What you have to do
Look below for the line containing "port to register" and the line containing "layout at 83.25%"; repeat exactly those two lines and all lines between them, and nothing else.

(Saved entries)

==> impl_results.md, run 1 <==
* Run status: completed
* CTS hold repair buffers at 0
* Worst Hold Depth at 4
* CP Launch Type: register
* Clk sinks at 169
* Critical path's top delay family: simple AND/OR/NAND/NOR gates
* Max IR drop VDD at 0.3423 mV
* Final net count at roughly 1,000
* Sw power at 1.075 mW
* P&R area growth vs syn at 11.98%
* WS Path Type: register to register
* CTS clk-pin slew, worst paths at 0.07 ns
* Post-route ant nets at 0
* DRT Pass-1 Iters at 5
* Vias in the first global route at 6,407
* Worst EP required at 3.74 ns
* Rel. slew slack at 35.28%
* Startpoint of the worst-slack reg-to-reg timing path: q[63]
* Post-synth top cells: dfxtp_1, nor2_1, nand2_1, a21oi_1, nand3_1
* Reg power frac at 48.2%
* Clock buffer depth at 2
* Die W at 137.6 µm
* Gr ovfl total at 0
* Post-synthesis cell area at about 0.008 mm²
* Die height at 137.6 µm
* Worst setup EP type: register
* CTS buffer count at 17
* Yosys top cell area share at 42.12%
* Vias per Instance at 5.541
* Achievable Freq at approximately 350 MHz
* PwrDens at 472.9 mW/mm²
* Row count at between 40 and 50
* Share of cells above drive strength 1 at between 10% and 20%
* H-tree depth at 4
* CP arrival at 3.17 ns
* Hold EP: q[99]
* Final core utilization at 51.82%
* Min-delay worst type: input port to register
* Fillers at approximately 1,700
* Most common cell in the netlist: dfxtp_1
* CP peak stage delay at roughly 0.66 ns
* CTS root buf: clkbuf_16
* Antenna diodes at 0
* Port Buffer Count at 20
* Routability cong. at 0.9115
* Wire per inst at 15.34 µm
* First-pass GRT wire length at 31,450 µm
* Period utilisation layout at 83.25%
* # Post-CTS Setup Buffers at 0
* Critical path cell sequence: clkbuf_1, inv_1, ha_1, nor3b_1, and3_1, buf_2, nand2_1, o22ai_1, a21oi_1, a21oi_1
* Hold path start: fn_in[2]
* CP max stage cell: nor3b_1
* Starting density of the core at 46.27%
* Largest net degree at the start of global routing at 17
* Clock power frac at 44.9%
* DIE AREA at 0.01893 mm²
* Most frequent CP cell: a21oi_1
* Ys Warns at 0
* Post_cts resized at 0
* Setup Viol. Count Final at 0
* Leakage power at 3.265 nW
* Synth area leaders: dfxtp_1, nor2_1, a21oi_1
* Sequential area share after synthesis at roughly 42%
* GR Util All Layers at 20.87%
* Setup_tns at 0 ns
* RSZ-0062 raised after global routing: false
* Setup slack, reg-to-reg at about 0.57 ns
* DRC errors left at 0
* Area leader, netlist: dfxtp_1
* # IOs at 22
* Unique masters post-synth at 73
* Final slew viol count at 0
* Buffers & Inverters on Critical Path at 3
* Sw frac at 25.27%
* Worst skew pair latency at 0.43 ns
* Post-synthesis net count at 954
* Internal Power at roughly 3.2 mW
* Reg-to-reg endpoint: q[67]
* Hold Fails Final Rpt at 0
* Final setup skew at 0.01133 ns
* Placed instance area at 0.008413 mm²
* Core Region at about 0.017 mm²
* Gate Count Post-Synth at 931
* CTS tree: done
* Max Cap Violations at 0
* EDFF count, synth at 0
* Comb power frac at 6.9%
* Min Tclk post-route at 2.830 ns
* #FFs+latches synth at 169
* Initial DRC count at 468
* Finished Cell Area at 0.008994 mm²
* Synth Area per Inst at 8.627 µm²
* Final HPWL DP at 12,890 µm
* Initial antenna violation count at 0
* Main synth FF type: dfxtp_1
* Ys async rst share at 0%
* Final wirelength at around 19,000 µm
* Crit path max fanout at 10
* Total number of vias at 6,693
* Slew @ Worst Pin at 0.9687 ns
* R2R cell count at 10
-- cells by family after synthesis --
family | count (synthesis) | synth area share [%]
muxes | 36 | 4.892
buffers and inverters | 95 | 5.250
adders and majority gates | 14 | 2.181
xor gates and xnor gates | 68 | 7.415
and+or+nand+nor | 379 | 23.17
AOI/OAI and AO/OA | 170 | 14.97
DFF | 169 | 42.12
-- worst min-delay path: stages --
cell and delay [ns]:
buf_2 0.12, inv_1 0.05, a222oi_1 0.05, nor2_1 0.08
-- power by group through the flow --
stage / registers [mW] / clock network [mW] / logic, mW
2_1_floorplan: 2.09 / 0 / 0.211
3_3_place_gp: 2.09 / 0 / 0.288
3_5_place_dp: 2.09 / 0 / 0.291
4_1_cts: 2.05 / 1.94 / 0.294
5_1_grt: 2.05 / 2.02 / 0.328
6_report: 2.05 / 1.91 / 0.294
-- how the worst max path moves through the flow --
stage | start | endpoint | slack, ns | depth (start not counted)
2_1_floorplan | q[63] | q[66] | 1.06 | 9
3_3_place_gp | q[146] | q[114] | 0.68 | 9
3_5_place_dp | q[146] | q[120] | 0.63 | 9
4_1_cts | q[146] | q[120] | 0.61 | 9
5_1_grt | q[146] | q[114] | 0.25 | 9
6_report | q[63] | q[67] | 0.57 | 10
## src/tmr_pkg.sv

```systemverilog
// Purpose: constants for the capture/compare time base timer
// Assumes: plain register port, 8-bit data, byte-wide registers
// Notes: offsets are local register indices
package tmr_pkg;
  localparam int ADDR_W = 3;
  localparam logic [2:0] OFS_CONTROL = 3'h0;
  localparam logic [2:0] OFS_COUNT_LOW = 3'h1;
  localparam logic [2:0] OFS_COUNT_HIGH = 3'h2;
  localparam logic [2:0] OFS_CAPCMP_LOW = 3'h3;
  localparam logic [2:0] OFS_CAPCMP_HIGH = 3'h4;
  localparam logic [2:0] OFS_STATUS = 3'h5;
  localparam logic [2:0] OFS_CCP_MODE = 3'h6;
  localparam int BIT_CS_HI = 7;
  localparam int BIT_CS_LO = 6;
  localparam int BIT_PS_HI = 5;
  localparam int BIT_PS_LO = 4;
  localparam int BIT_OSC_EN = 3;
  localparam int BIT_SYNC_DIS = 2;
  localparam int BIT_RUN = 0;
  localparam logic [7:0] CONTROL_WMASK = 8'hfd;
  localparam logic [7:0] CONTROL_RESET = 8'h00;
  localparam logic [1:0] CS_INSTR = 2'h0;
  localparam logic [1:0] CS_SYS = 2'h1;
  localparam logic [1:0] CS_EXT = 2'h2;
  localparam logic [1:0] CS_CAP_SENSE_OSCILLATOR = 2'h3;
  // status bits: 0 overflow flag, 1 capcmp flag
  localparam int BIT_OVF = 0;
  localparam int BIT_CCF = 1;
  // ccp mode: 0 off, 1 capture, 2 compare, 3 compare + special trigger
  localparam logic [1:0] CCP_OFF = 2'h0;
  localparam logic [1:0] CCP_CAPTURE = 2'h1;
  localparam logic [1:0] CCP_COMPARE = 2'h2;
  localparam logic [1:0] CCP_SPECIAL = 2'h3;
  localparam int INSTR_DIV = 4;
endpackage : tmr_pkg

```

## src/timebase_timer.sv

```systemverilog
// Purpose: 16-bit timer acting as the time base of a capture/compare unit
// Assumes: all inputs synchronous to clock_i; external sources sampled by edge
// Notes: ccp_mode register bits 1:0 steer capture/compare; capture event is an input
//
// The address-and-strobe port and the placing of the registers were decided locally.
`timescale 1ns/1ps
`default_nettype none
module timebase_timer
  import tmr_pkg::*;
(
  // clock and reset
  input wire logic clock_i,
  input wire logic reset_i,
  // register port
  input wire logic [ADDR_W-1:0] addr_i,
  input wire logic [7:0] wdata_i,
  input wire logic wr_i,
  input wire logic rd_i,
  output logic [7:0] rdata_o,
  // clock sources and capture event
  input wire logic ext_count_input_i,
  input wire logic crystal_in_pin_i,
  input wire logic cap_sense_oscillator_i,
  input wire logic capture_event_i,
  // outputs
  output logic crystal_osc_enable_o,
  output logic compare_event_o,
  output logic special_trigger_o,
  output logic timer_overflow_flag_o
);
  logic [7:0] control_ff;
  logic [15:0] count_ff;
  logic [15:0] capcmp_ff;
  logic [1:0] ccp_mode_ff;
  logic ovf_ff;
  logic ccf_ff;
  logic [1:0] instr_div_ff;
  logic [2:0] sync_ff;
  logic raw_prev_ff;
  logic [2:0] pre_ff;
  logic [7:0] rdata_ff;
  logic cmp_ff;
  logic sev_ff;

  logic [1:0] cs;
  logic [1:0] ps;
  logic src_lvl;
  logic ext_sel;
  logic src_edge;
  logic tick;
  logic match;
  logic special;
  logic wr_low;
  logic wr_high;

  assign cs = control_ff[BIT_CS_HI:BIT_CS_LO];
  assign ps = control_ff[BIT_PS_HI:BIT_PS_LO];
  assign ext_sel = cs[1];
  assign wr_low = wr_i && (addr_i == OFS_COUNT_LOW);
  assign wr_high = wr_i && (addr_i == OFS_COUNT_HIGH);

  // source mux: crystal replaces the pin when the oscillator runs
  always_comb begin
    case (cs)
      CS_CAP_SENSE_OSCILLATOR: src_lvl = cap_sense_oscillator_i;
      CS_EXT: src_lvl = control_ff[BIT_OSC_EN] ? crystal_in_pin_i : ext_count_input_i;
      default: src_lvl = 1'b0;
    endcase
  end

  // two-stage synchroniser; the third stage is only the edge reference of the synced path
  always_ff @(posedge clock_i or posedge reset_i) begin
    if (reset_i) begin
      sync_ff <= 3'h0;
      raw_prev_ff <= 1'b0;
    end else begin
      sync_ff <= {sync_ff[1:0], src_lvl};
      raw_prev_ff <= src_lvl;
    end
  end

  always_ff @(posedge clock_i or posedge reset_i) begin
    if (reset_i) begin
      instr_div_ff <= 2'h0;
    end else begin
      instr_div_ff <= instr_div_ff + 2'h1;
    end
  end

  // rising edges only; unsynchronised path gives two cycles less latency
  always_comb begin
    case (cs)
      CS_INSTR: src_edge = (instr_div_ff == 2'(INSTR_DIV - 1));
      CS_SYS: src_edge = 1'b1;
      default: begin
        if (control_ff[BIT_SYNC_DIS]) begin
          src_edge = src_lvl && !raw_prev_ff;
        end else begin
          src_edge = sync_ff[1] && !sync_ff[2];
        end
      end
    endcase
  end

  // prescaler: tick on every 1, 2, 4 or 8 source edges
  always_ff @(posedge clock_i or posedge reset_i) begin
    if (reset_i) begin
      pre_ff <= 3'h0;
    end else if (!control_ff[BIT_RUN]) begin
      pre_ff <= 3'h0;
    end else if (src_edge) begin
      pre_ff <= pre_ff + 3'h1;
    end
  end

  always_comb begin
    case (ps)
      2'h0: tick = src_edge;
      2'h1: tick = src_edge && pre_ff[0];
      2'h2: tick = src_edge && (pre_ff[1:0] == 2'h3);
      default: tick = src_edge && (pre_ff == 3'h7);
    endcase
    tick = tick && control_ff[BIT_RUN];
  end

  assign match = ccp_mode_ff[1] && (count_ff == capcmp_ff);
  assign special = match && (ccp_mode_ff == CCP_SPECIAL);

  always_ff @(posedge clock_i or posedge reset_i) begin
    if (reset_i) begin
      count_ff <= 16'h0000;
    end else if (wr_low || wr_high) begin
      if (wr_low) count_ff[7:0] <= wdata_i;
      if (wr_high) count_ff[15:8] <= wdata_i;
    end else if (special) begin
      count_ff <= 16'h0000;
    end else if (tick) begin
      count_ff <= count_ff + 16'h0001;
    end
  end

  always_ff @(posedge clock_i or posedge reset_i) begin
    if (reset_i) begin
      control_ff <= CONTROL_RESET;
      ccp_mode_ff <= CCP_OFF;
    end else if (wr_i) begin
      if (addr_i == OFS_CONTROL) control_ff <= wdata_i & CONTROL_WMASK;
      if (addr_i == OFS_CCP_MODE) ccp_mode_ff <= wdata_i[1:0];
    end
  end

  always_ff @(posedge clock_i or posedge reset_i) begin
    if (reset_i) begin
      capcmp_ff <= 16'h0000;
    end else if (capture_event_i && (ccp_mode_ff == CCP_CAPTURE)) begin
      capcmp_ff <= count_ff;
    end else if (wr_i && addr_i == OFS_CAPCMP_LOW) begin
      capcmp_ff[7:0] <= wdata_i;
    end else if (wr_i && addr_i == OFS_CAPCMP_HIGH) begin
      capcmp_ff[15:8] <= wdata_i;
    end
  end

  // flags: hardware set wins over a software write of zero
  always_ff @(posedge clock_i or posedge reset_i) begin
    if (reset_i) begin
      ovf_ff <= 1'b0;
      ccf_ff <= 1'b0;
    end else begin
      if (tick && !special && !wr_low && !wr_high && count_ff == 16'hffff) begin
        ovf_ff <= 1'b1;
      end else if (wr_i && addr_i == OFS_STATUS) begin
        ovf_ff <= wdata_i[BIT_OVF];
      end
      if (match || (capture_event_i && ccp_mode_ff == CCP_CAPTURE)) begin
        ccf_ff <= 1'b1;
      end else if (wr_i && addr_i == OFS_STATUS) begin
        ccf_ff <= wdata_i[BIT_CCF];
      end
    end
  end

  always_ff @(posedge clock_i or posedge reset_i) begin
    if (reset_i) begin
      cmp_ff <= 1'b0;
      sev_ff <= 1'b0;
    end else begin
      cmp_ff <= match;
      sev_ff <= special;
    end
  end

  always_ff @(posedge clock_i or posedge reset_i) begin
    if (reset_i) begin
      rdata_ff <= 8'h00;
    end else if (rd_i) begin
      case (addr_i)
        OFS_CONTROL: rdata_ff <= control_ff;
        OFS_COUNT_LOW: rdata_ff <= count_ff[7:0];
        OFS_COUNT_HIGH: rdata_ff <= count_ff[15:8];
        OFS_CAPCMP_LOW: rdata_ff <= capcmp_ff[7:0];
        OFS_CAPCMP_HIGH: rdata_ff <= capcmp_ff[15:8];
        OFS_STATUS: rdata_ff <= {6'h00, ccf_ff, ovf_ff};
        OFS_CCP_MODE: rdata_ff <= {6'h00, ccp_mode_ff};
        default: rdata_ff <= 8'h00;
      endcase
    end else begin
      rdata_ff <= 8'h00;
    end
  end

  assign rdata_o = rdata_ff;
  assign crystal_osc_enable_o = control_ff[BIT_OSC_EN];
  assign compare_event_o = cmp_ff;
  assign special_trigger_o = sev_ff;
  assign timer_overflow_flag_o = ovf_ff;

  clear_no_ovf_a: assert property (@(posedge clock_i) disable iff (reset_i)
    special && !tick |=> $stable(ovf_ff) || $past(wr_i)) else $error("trigger set overflow");
  trig_clears_a: assert property (@(posedge clock_i) disable iff (reset_i)
    special && !wr_low && !wr_high |=> count_ff == 16'h0000) else $error("trigger no clear");
  write_wins_a: assert property (@(posedge clock_i) disable iff (reset_i)
    special && wr_low |=> count_ff[7:0] == $past(wdata_i)) else $error("write lost");
  capture_copy_a: assert property (@(posedge clock_i) disable iff (reset_i)
    capture_event_i && ccp_mode_ff == CCP_CAPTURE |=> capcmp_ff == $past(count_ff))
    else $error("capture wrong");
  compare_evt_a: assert property (@(posedge clock_i) disable iff (reset_i)
    match |=> compare_event_o) else $error("compare missed");
  ccp_flag_a: assert property (@(posedge clock_i) disable iff (reset_i)
    special |=> ccf_ff) else $error("ccp flag not set");
  wrap_flag_a: assert property (@(posedge clock_i) disable iff (reset_i)
    tick && !special && !wr_i && count_ff == 16'hffff |=> ovf_ff && count_ff == 16'h0000)
    else $error("wrap wrong");
  stop_hold_a: assert property (@(posedge clock_i) disable iff (reset_i)
    !control_ff[BIT_RUN] && !wr_i && !special |=> $stable(count_ff)) else $error("count moved");
  osc_en_a: assert property (@(posedge clock_i) disable iff (reset_i)
    wr_i && addr_i == OFS_CONTROL |=> crystal_osc_enable_o == $past(wdata_i[BIT_OSC_EN]))
    else $error("osc enable");
  period_a: assert property (@(posedge clock_i) disable iff (reset_i)
    ccp_mode_ff == CCP_SPECIAL && !wr_i && count_ff == capcmp_ff |=> count_ff == 16'h0000)
    else $error("period wrong");
  cov_wrap_c: cover property (@(posedge clock_i) tick && count_ff == 16'hffff);
  cov_special_c: cover property (@(posedge clock_i) special);
  cov_capture_c: cover property (@(posedge clock_i) capture_event_i && ccp_mode_ff == CCP_CAPTURE);
endmodule : timebase_timer
`default_nettype wire

```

Response
* Min-delay worst type: input port to register
* Fillers at approximately 1,700
* Most common cell in the netlist: dfxtp_1
* CP peak stage delay at roughly 0.66 ns
* CTS root buf: clkbuf_16
* Antenna diodes at 0
* Port Buffer Count at 20
* Routability cong. at 0.9115
* Wire per inst at 15.34 µm
* First-pass GRT wire length at 31,450 µm
* Period utilisation layout at 83.25%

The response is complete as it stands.